Malumori in Consiglio dei ministri, dove la partita sulla riforma del processo penale sembra più complessa del previsto. Forza Italia e Italia Viva avrebbero espresso forti perplessità dopo l'accordo raggiunto, su pressing M5S, sull'allungamento dei tempi processuali per i reati contro la PA, come la corruzione e la concussione.
"Una cosa è certa: sull'allungamento dei tempi per i reati contro la P.A. e contro la corruzione non arretriamo di un centimetro. Per noi questo è un punto irrinunciabile", dicono fonti autorevoli del M5S all'Adnkronos.
Il è iniziato in ritardo per una riunione che ha visto al tavolo il premier Mario Draghi, la Guardasigilli Marta Cartabia e i ministri M5S. Nella riunione è stata raggiunta un'intesa inserendo tempi più lunghi per i reati contro la P.A., compresi dunque corruzione e concussione.
Tre anni per chiudere un processo in appello e 18 mesi in Cassazione, pena l'azzeramento del processo. Sarebbe questo, a quanto apprende l'Adnkronos, il contenuto della mediazione raggiunta con i grillini.
LA RIUNIONE - I big pentastellati - esponenti di governo e capigruppo - oggi si sono riuniti per fare il punto sulla riforma.

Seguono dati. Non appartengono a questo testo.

**src/rtl/vga_pkg.sv**
```systemverilog
// Video mode descriptors shared by the timing generator and downstream draw stages.
// The H_*/V_* constants keep their historical 800x600 meaning.
package vga_pkg;

   typedef struct packed {
      logic [15:0] h_act;
      logic [15:0] h_sync_s;
      logic [15:0] h_sync_e;
      logic [15:0] h_tot;
      logic [15:0] v_act;
      logic [15:0] v_sync_s;
      logic [15:0] v_sync_e;
      logic [15:0] v_tot;
   } vga_mode_t;

   localparam int H_ACT        = 800;
   localparam int H_SYNC_START = 840;
   localparam int H_SYNC_END   = 968;
   localparam int H_TOT        = 1056;
   localparam int V_ACT        = 600;
   localparam int V_SYNC_START = 601;
   localparam int V_SYNC_END   = 605;
   localparam int V_TOT        = 628;

   localparam vga_mode_t VGA_MODE_800X600 = '{
      h_act: 16'(H_ACT), h_sync_s: 16'(H_SYNC_START), h_sync_e: 16'(H_SYNC_END), h_tot: 16'(H_TOT),
      v_act: 16'(V_ACT), v_sync_s: 16'(V_SYNC_START), v_sync_e: 16'(V_SYNC_END), v_tot: 16'(V_TOT)
   };

   localparam vga_mode_t VGA_MODE_640X480 = '{
      h_act: 16'd640, h_sync_s: 16'd656, h_sync_e: 16'd752, h_tot: 16'd800,
      v_act: 16'd480, v_sync_s: 16'd490, v_sync_e: 16'd492, v_tot: 16'd525
   };

endpackage

```
**src/rtl/vga_timing_axis.sv**
```systemverilog
// One timing axis: wrapping position counter with blanking/sync decoded from the
// next count, so the registered flags always line up with the registered count.
module vga_timing_axis #(
   parameter int CNT_W = 11
) (
   input  logic             clk,
   input  logic             rst,
   input  logic             adv,
   input  logic [CNT_W-1:0] act,
   input  logic [CNT_W-1:0] sync_s,
   input  logic [CNT_W-1:0] sync_e,
   input  logic [CNT_W-1:0] tot,
   input  logic             pol,
   output logic [CNT_W-1:0] count,
   output logic             blnk,
   output logic             sync,
   output logic             wrap
);

   logic [CNT_W-1:0] count_next;
   logic             sync_on;

   always_comb begin
      wrap       = adv && (count == tot - 1'b1);
      count_next = count;
      if (wrap)
         count_next = '0;
      else if (adv)
         count_next = count + 1'b1;
   end

   always_ff @(posedge clk or posedge rst) begin
      if (rst) begin
         count   <= '0;
         blnk    <= 1'b0;
         sync_on <= 1'b0;
      end else begin
         count   <= count_next;
         blnk    <= (count_next >= act);
         sync_on <= (count_next >= sync_s) && (count_next < sync_e);
      end
   end

   // Polarity is a build-time constant, so this folds into the register output.
   assign sync = sync_on ? pol : ~pol;

endmodule

```
**src/rtl/vga_timing_multi.sv**
```systemverilog
// Two-mode VGA timing generator: H/V axes, frame-boundary mode switch, frame counter
// and sof/eol strobes (strobes are qualified by pix_en so they never fire on a hold cycle).
module vga_timing_multi
   import vga_pkg::*;
#(
   parameter int        CNT_W     = 11,
   parameter int        FRAME_W   = 8,
   parameter logic      HSYNC_POL = 1'b1,
   parameter logic      VSYNC_POL = 1'b1,
   parameter vga_mode_t MODE0     = VGA_MODE_800X600,
   parameter vga_mode_t MODE1     = VGA_MODE_640X480
) (
   input  logic               clk,
   input  logic               rst,
   input  logic               pix_en,
   input  logic               mode_sel,
   output logic [CNT_W-1:0]   hcount,
   output logic [CNT_W-1:0]   vcount,
   output logic               hblnk,
   output logic               vblnk,
   output logic               hsync,
   output logic               vsync,
   output logic               sof,
   output logic               eol,
   output logic [FRAME_W-1:0] frame_cnt,
   output logic               mode_active
);

   vga_mode_t cur;
   logic      h_wrap;
   logic      v_wrap;
   logic      sof_pend;

   assign cur = mode_active ? MODE1 : MODE0;

   vga_timing_axis #(.CNT_W(CNT_W)) u_h (
      .clk    (clk),
      .rst    (rst),
      .adv    (pix_en),
      .act    (CNT_W'(cur.h_act)),
      .sync_s (CNT_W'(cur.h_sync_s)),
      .sync_e (CNT_W'(cur.h_sync_e)),
      .tot    (CNT_W'(cur.h_tot)),
      .pol    (HSYNC_POL),
      .count  (hcount),
      .blnk   (hblnk),
      .sync   (hsync),
      .wrap   (h_wrap)
   );

   vga_timing_axis #(.CNT_W(CNT_W)) u_v (
      .clk    (clk),
      .rst    (rst),
      .adv    (h_wrap),
      .act    (CNT_W'(cur.v_act)),
      .sync_s (CNT_W'(cur.v_sync_s)),
      .sync_e (CNT_W'(cur.v_sync_e)),
      .tot    (CNT_W'(cur.v_tot)),
      .pol    (VSYNC_POL),
      .count  (vcount),
      .blnk   (vblnk),
      .sync   (vsync),
      .wrap   (v_wrap)
   );

   // v_wrap already implies the last pixel of the last line: this is the frame wrap.
   always_ff @(posedge clk or posedge rst) begin
      if (rst) begin
         mode_active <= 1'b0;
         frame_cnt   <= '0;
         sof_pend    <= 1'b0;
      end else if (v_wrap) begin
         mode_active <= mode_sel;
         frame_cnt   <= frame_cnt + 1'b1;
         sof_pend    <= 1'b1;
      end else if (pix_en) begin
         sof_pend    <= 1'b0;
      end
   end

   assign eol = h_wrap;
   assign sof = sof_pend & pix_en;

endmodule
```
## config.mk

```make
export PLATFORM = sky130hd
export DESIGN_NAME = mshr_release_ctrl
export DESIGN_NICKNAME = d
export VERILOG_FILES = /design/src/rtl/mshr_pkg.sv /design/src/rtl/mshr_entry_fifo.sv /design/src/rtl/mshr_release_ctrl.sv
export SDC_FILE = /design/constraint.sdc
export NUM_CORES = 1
export LEC_CHECK = 0
export CAP_MARGIN = 20
export CORE_MARGIN = 2
export CORE_UTILIZATION = 50
export CTS_CLUSTER_SIZE = 20
export DETAILED_ROUTE_END_ITERATION = 10
export DONT_BUFFER_PORTS = 1
export GPL_ROUTABILITY_DRIVEN = 0
export PLACE_DENSITY = 0.76
export SKIP_CTS_REPAIR_TIMING = 1
export SYNTH_ARGS = -nofsm -noshare
export SYNTH_HDL_FRONTEND = slang
export SYNTH_HIERARCHICAL = 1
export SYNTH_SLANG_ARGS = --single-unit
```

## constraint.sdc

```tcl
create_clock -name clk -period 27.1 [get_ports clk]
set_input_delay 5.42 -clock clk [delete_from_list [all_inputs] [get_ports clk]]
set_output_delay 5.42 -clock clk [all_outputs]
set_load 0.05 [all_outputs]
```
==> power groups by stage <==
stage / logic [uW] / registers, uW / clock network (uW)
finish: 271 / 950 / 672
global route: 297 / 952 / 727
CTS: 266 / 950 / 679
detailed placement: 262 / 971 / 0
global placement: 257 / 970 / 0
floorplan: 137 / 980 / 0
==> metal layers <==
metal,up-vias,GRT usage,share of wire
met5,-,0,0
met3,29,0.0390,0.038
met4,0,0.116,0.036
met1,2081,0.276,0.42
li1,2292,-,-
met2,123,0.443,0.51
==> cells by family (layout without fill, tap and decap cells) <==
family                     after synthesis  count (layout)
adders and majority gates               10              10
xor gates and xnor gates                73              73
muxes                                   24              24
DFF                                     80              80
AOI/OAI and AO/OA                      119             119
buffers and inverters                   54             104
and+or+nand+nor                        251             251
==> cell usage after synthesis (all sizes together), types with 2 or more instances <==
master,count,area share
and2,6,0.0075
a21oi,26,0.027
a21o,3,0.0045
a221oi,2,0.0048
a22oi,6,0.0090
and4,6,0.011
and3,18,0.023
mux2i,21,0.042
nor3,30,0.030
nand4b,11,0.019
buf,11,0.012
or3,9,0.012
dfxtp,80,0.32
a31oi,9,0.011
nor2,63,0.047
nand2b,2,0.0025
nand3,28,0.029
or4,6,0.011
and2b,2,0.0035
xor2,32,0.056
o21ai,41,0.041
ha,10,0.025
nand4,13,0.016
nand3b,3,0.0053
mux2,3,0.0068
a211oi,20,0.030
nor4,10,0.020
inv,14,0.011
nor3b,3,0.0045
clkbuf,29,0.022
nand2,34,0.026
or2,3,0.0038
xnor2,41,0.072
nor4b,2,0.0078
File: src/rtl/mem_bus_arbiter_if.sv
// Requester and memory-line bus bundle for mem_bus_arbiter.
// slave is the arbiter's view; master is the requester/line-array side.
interface mem_bus_arbiter_if #(
  parameter int unsigned ADDR_W = 2
);
  localparam int unsigned LINES = 2 ** ADDR_W;

  logic              req_a;
  logic              req_b;
  logic              we_a;
  logic              we_b;
  logic [ADDR_W-1:0] addr_a;
  logic [ADDR_W-1:0] addr_b;
  logic [7:0]        wdata_a;
  logic [7:0]        wdata_b;
  logic              ack_a;
  logic              ack_b;
  logic [7:0]        rdata;
  logic              busy;
  logic [LINES-1:0]  line_select;
  logic              read_enable;
  logic              write_enable;
  logic [7:0]        mem_in;
  logic [7:0]        mem_out;

  modport slave (
    input  req_a, req_b, we_a, we_b, addr_a, addr_b, wdata_a, wdata_b, mem_out,
    output ack_a, ack_b, rdata, busy, line_select, read_enable, write_enable, mem_in
  );

  modport master (
    output req_a, req_b, we_a, we_b, addr_a, addr_b, wdata_a, wdata_b, mem_out,
    input  ack_a, ack_b, rdata, busy, line_select, read_enable, write_enable, mem_in
  );
endinterface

Sarebbe emersa, durante l'incontro, una diversa sensibilità tra Senato e Camera: da una parte i 'contiani', con il capogruppo a Palazzo Madama Ettore Licheri, intenzionati a chiedere ai ministri pentastellati di astenersi in Cdm; dall'altra il presidente dei deputati Davide Crippa, il quale - raccontano - si sarebbe mostrato più aperto a un compromesso e a capire quali potrebbero essere gli aspetti migliorativi da portare a casa.